* **Instructions for the task**:
Since only part of the material below is wanted, output exactly the lines from the one with "worst_setup_path,arrival,2.76,ns" up to and including the one with "placed_design,dp_hpwl,7840,um".

* **Information supplied**:

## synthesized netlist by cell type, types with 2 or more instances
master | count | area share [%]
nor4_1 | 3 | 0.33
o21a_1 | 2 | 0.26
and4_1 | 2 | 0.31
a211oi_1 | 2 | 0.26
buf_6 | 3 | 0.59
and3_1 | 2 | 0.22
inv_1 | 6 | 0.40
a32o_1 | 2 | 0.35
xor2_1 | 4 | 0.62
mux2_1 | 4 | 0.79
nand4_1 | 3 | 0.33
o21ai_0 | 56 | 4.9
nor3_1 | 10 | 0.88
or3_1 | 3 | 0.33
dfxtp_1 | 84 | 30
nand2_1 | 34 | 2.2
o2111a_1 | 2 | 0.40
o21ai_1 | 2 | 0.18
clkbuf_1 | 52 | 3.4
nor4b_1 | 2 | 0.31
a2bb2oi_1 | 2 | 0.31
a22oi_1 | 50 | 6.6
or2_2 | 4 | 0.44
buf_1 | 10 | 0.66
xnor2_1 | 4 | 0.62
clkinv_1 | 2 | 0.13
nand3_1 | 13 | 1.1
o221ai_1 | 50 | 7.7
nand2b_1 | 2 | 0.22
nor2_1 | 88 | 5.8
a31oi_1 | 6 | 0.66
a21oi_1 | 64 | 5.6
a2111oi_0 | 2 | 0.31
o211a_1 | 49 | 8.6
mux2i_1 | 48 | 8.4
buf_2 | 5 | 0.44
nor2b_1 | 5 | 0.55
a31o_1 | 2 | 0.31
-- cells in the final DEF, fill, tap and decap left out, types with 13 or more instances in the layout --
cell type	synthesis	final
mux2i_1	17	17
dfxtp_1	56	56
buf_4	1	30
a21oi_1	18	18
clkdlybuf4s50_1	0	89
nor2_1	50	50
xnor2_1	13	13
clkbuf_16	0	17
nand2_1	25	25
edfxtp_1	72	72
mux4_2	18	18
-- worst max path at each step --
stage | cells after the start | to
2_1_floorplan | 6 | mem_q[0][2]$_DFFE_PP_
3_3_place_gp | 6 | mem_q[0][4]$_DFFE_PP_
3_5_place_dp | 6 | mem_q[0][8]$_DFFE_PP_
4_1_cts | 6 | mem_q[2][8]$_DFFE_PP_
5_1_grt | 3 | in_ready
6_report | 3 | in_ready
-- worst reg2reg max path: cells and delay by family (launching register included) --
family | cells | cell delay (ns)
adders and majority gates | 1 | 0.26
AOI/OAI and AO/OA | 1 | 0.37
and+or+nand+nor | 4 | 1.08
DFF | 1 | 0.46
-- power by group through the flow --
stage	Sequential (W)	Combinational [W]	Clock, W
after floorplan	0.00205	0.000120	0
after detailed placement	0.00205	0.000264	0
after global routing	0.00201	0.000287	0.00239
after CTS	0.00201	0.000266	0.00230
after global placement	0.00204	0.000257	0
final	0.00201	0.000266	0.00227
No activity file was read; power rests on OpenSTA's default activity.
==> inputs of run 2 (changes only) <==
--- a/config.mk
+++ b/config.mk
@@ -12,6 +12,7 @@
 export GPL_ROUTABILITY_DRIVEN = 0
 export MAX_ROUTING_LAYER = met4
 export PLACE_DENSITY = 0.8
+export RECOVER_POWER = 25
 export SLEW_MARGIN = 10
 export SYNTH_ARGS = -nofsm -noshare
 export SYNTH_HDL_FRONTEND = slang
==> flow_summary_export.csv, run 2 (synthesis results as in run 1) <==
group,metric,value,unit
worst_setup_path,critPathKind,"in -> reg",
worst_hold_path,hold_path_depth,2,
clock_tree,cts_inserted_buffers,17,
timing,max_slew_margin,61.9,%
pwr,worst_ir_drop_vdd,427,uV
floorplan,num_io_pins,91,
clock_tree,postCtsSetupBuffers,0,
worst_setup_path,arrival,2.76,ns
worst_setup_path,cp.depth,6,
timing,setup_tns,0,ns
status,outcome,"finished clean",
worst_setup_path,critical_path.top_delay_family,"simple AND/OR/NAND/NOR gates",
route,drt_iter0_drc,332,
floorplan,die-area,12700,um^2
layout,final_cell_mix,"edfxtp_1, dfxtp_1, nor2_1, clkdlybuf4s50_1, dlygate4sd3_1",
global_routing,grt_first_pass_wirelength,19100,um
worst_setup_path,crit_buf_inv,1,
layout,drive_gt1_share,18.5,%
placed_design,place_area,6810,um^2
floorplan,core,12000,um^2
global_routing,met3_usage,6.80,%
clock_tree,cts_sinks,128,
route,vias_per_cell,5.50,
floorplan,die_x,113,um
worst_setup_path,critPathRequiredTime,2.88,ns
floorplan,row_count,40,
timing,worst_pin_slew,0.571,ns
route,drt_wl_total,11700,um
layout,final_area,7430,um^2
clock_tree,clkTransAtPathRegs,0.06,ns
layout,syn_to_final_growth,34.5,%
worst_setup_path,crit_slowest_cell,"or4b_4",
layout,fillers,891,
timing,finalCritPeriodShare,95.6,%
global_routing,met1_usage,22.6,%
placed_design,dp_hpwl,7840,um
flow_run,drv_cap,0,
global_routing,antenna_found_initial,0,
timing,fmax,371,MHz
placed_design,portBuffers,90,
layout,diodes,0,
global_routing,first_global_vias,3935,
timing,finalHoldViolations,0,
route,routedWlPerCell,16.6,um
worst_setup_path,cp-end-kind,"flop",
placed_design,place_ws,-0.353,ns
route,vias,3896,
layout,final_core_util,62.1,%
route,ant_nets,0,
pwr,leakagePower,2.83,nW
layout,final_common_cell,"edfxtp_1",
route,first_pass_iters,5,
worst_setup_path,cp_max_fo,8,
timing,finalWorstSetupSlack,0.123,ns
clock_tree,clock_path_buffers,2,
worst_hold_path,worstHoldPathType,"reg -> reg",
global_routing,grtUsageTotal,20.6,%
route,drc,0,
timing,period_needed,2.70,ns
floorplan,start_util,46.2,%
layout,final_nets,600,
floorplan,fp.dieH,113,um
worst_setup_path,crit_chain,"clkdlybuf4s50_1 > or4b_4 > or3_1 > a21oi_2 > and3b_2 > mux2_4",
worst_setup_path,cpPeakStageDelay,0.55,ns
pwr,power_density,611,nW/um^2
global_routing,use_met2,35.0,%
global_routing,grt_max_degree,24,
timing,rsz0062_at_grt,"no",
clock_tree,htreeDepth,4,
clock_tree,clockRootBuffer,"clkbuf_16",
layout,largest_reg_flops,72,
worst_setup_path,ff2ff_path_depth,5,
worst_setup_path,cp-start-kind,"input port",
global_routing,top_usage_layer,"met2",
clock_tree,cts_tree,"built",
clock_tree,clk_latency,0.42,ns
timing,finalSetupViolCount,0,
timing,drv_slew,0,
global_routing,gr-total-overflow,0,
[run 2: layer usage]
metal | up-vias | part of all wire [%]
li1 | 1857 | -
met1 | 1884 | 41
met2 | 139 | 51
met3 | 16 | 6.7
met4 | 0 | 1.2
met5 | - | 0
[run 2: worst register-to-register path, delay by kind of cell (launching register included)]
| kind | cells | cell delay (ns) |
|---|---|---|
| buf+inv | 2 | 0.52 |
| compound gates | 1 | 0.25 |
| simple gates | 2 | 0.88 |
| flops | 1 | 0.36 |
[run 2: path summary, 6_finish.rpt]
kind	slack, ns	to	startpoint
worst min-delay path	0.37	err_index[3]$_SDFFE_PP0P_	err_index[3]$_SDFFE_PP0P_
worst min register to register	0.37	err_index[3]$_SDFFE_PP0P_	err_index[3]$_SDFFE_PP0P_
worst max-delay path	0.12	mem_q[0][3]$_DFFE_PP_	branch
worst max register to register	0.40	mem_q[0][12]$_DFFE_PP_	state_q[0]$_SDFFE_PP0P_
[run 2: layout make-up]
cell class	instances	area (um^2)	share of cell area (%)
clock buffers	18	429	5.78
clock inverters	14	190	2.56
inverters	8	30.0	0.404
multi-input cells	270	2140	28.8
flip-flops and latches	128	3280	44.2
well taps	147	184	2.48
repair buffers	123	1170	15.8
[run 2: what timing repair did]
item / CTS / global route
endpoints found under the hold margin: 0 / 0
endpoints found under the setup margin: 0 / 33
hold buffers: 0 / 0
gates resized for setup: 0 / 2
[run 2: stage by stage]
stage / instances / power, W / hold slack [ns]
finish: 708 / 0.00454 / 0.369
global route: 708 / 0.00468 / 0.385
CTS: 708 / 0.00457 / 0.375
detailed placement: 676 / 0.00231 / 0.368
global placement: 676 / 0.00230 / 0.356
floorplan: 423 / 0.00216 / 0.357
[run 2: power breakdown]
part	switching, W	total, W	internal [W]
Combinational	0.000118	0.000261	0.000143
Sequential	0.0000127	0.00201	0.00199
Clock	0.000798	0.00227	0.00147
### config.mk
export PLATFORM = sky130hd
export DESIGN_NAME = store_merge_unit_flat
export DESIGN_NICKNAME = d
export VERILOG_FILES = /design/src/rtl/store_merge_unit_if.sv /design/src/rtl/store_merge_unit.sv /design/src/flat_wrapper.sv
export SDC_FILE = /design/constraint.sdc
export NUM_CORES = 1
export LEC_CHECK = 0
export BUFFER_PORTS_ARGS = -buffer_cell sky130_fd_sc_hd__buf_2
export CELL_PAD_IN_SITES_DETAIL_PLACEMENT = 0
export CELL_PAD_IN_SITES_GLOBAL_PLACEMENT = 1
export CORE_ASPECT_RATIO = 0.8
export CORE_MARGIN = 2
export CORE_UTILIZATION = 43
export DETAILED_ROUTE_END_ITERATION = 6
export PLACE_DENSITY = 0.81
export SLEW_MARGIN = 10
export SYNTH_ARGS = -nofsm -noshare
export SYNTH_HDL_FRONTEND = slang
export SYNTH_SLANG_ARGS = --single-unit
### constraint.sdc
create_clock -name clk -period 5.6 [get_ports clk]
set_input_delay 0.84 -clock clk [delete_from_list [all_inputs] [get_ports clk]]
set_output_delay 0.84 -clock clk [all_outputs]
set_load 0.05 [all_outputs]
<file path="config.mk">
export PLATFORM = sky130hd
export DESIGN_NAME = mmio_uart_bridge
export DESIGN_NICKNAME = d
export VERILOG_FILES = /design/src/rtl/mmio_uart_bridge.sv
export SDC_FILE = /design/constraint.sdc
export NUM_CORES = 1
export LEC_CHECK = 0
export ABC_CLOCK_PERIOD_IN_PS = 3950
export CORE_MARGIN = 2
export CORE_UTILIZATION = 60
export CTS_CLUSTER_SIZE = 25
export DETAILED_ROUTE_END_ITERATION = 8
export DONT_BUFFER_PORTS = 1
export GPL_ROUTABILITY_DRIVEN = 0
export GPL_TIMING_DRIVEN = 0
export MAX_ROUTING_LAYER = met4
export PLACE_DENSITY = 0.76
export SETUP_SLACK_MARGIN = 0.15
export SLEW_MARGIN = 40
export SYNTH_ARGS = -nofsm -noshare
export SYNTH_HDL_FRONTEND = slang
export SYNTH_SLANG_ARGS = --single-unit
export TNS_END_PERCENT = 5
</file>
<file path="constraint.sdc">
create_clock -name clk -period 3.95 [get_ports clk]
set_input_delay 0.79 -clock clk [delete_from_list [all_inputs] [get_ports clk]]
set_output_delay 0.79 -clock clk [all_outputs]
set_load 0.05 [all_outputs]
</file>
$ cat src/rtl/uart_tx_sequencer.sv
// UART transmit sequencer: FIFO-buffered bytes framed onto tx at SAMPLE_RATE ticks per bit.
// Frame starts the cycle after a non-empty FIFO is seen in IDLE; data_ready drops only when the FIFO is full.
module uart_tx_sequencer #(
   parameter int SAMPLE_RATE = 16,
   parameter int DATA_BITS   = 8,
   parameter int FIFO_DEPTH  = 4,
   parameter int PARITY_EN   = 0,
   parameter int PARITY_ODD  = 0,
   parameter int STOP_BITS   = 1
) (
   input  logic                                 clock,
   input  logic                                 reset_n,
   input  logic [DATA_BITS-1:0]                 data_in,
   input  logic                                 data_valid,
   output logic                                 data_ready,
   input  logic                                 tick,
   output logic                                 start_tx,
   output logic                                 tx,
   output logic                                 busy,
   output logic [$clog2(FIFO_DEPTH+1)-1:0]      fifo_count
);

   localparam int CW = $clog2(FIFO_DEPTH + 1);
   localparam int PW = $clog2(FIFO_DEPTH);
   localparam int TW = $clog2(SAMPLE_RATE);
   localparam int BW = $clog2(DATA_BITS);

   typedef enum logic [2:0] {IDLE, START, DATA, PARITY, STOP} state_t;

   state_t                 state;
   logic [DATA_BITS-1:0]   mem [FIFO_DEPTH];
   logic [PW-1:0]          wr_ptr;
   logic [PW-1:0]          rd_ptr;
   logic [DATA_BITS-1:0]   shift;
   logic [DATA_BITS-1:0]   frame_dat;
   logic [TW-1:0]          tick_cnt;
   logic [BW-1:0]          bit_cnt;
   logic                   stop_cnt;
   logic                   push;
   logic                   pop;
   logic                   parity_bit;

   assign data_ready = (fifo_count != CW'(FIFO_DEPTH));
   assign push       = data_valid & data_ready;
   assign pop        = (state == IDLE) && (fifo_count != '0);
   assign start_tx   = pop;
   assign busy       = (state != IDLE) || (fifo_count != '0);
   // Parity comes from the byte as popped; the shifter is consumed by then.
   assign parity_bit = (^frame_dat) ^ (PARITY_ODD != 0);

   always_ff @(posedge clock) begin
      if (push)
         mem[wr_ptr] <= data_in;
   end

   always_ff @(posedge clock or negedge reset_n) begin
      if (!reset_n) begin
         wr_ptr     <= '0;
         rd_ptr     <= '0;
         fifo_count <= '0;
      end else begin
         if (push)
            wr_ptr <= wr_ptr + 1'b1;
         if (pop)
            rd_ptr <= rd_ptr + 1'b1;
         case ({push, pop})
            2'b10:   fifo_count <= fifo_count + 1'b1;
            2'b01:   fifo_count <= fifo_count - 1'b1;
            default: fifo_count <= fifo_count;
         endcase
      end
   end

   always_ff @(posedge clock or negedge reset_n) begin
      if (!reset_n) begin
         state     <= IDLE;
         tx        <= 1'b1;
         shift     <= '0;
         frame_dat <= '0;
         tick_cnt  <= '0;
         bit_cnt   <= '0;
         stop_cnt  <= 1'b0;
      end else if (state == IDLE) begin
         tx <= 1'b1;
         if (pop) begin
            shift     <= mem[rd_ptr];
            frame_dat <= mem[rd_ptr];
            tick_cnt  <= '0;
            bit_cnt   <= '0;
            stop_cnt  <= 1'b0;
            tx        <= 1'b0;
            state     <= START;
         end
      end else if (tick) begin
         if (tick_cnt != TW'(SAMPLE_RATE - 1)) begin
            tick_cnt <= tick_cnt + 1'b1;
         end else begin
            tick_cnt <= '0;
            case (state)
               START: begin
                  tx      <= shift[0];
                  shift   <= shift >> 1;
                  bit_cnt <= '0;
                  state   <= DATA;
               end
               DATA: begin
                  if (bit_cnt == BW'(DATA_BITS - 1)) begin
                     stop_cnt <= 1'b0;
                     if (PARITY_EN != 0) begin
                        tx    <= parity_bit;
                        state <= PARITY;
                     end else begin
                        tx    <= 1'b1;
                        state <= STOP;
                     end
                  end else begin
                     tx      <= shift[0];
                     shift   <= shift >> 1;
                     bit_cnt <= bit_cnt + 1'b1;
                  end
               end
               PARITY: begin
                  tx       <= 1'b1;
                  stop_cnt <= 1'b0;
                  state    <= STOP;
               end
               STOP: begin
                  if (stop_cnt == 1'(STOP_BITS - 1))
                     state <= IDLE;
                  else
                     stop_cnt <= 1'b1;
               end
               default: state <= IDLE;
            endcase
         end
      end
   end

endmodule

* **Response to the task**:
worst_setup_path,arrival,2.76,ns
worst_setup_path,cp.depth,6,
timing,setup_tns,0,ns
status,outcome,"finished clean",
worst_setup_path,critical_path.top_delay_family,"simple AND/OR/NAND/NOR gates",
route,drt_iter0_drc,332,
floorplan,die-area,12700,um^2
layout,final_cell_mix,"edfxtp_1, dfxtp_1, nor2_1, clkdlybuf4s50_1, dlygate4sd3_1",
global_routing,grt_first_pass_wirelength,19100,um
worst_setup_path,crit_buf_inv,1,
layout,drive_gt1_share,18.5,%
placed_design,place_area,6810,um^2
floorplan,core,12000,um^2
global_routing,met3_usage,6.80,%
clock_tree,cts_sinks,128,
route,vias_per_cell,5.50,
floorplan,die_x,113,um
worst_setup_path,critPathRequiredTime,2.88,ns
floorplan,row_count,40,
timing,worst_pin_slew,0.571,ns
route,drt_wl_total,11700,um
layout,final_area,7430,um^2
clock_tree,clkTransAtPathRegs,0.06,ns
layout,syn_to_final_growth,34.5,%
worst_setup_path,crit_slowest_cell,"or4b_4",
layout,fillers,891,
timing,finalCritPeriodShare,95.6,%
global_routing,met1_usage,22.6,%
placed_design,dp_hpwl,7840,um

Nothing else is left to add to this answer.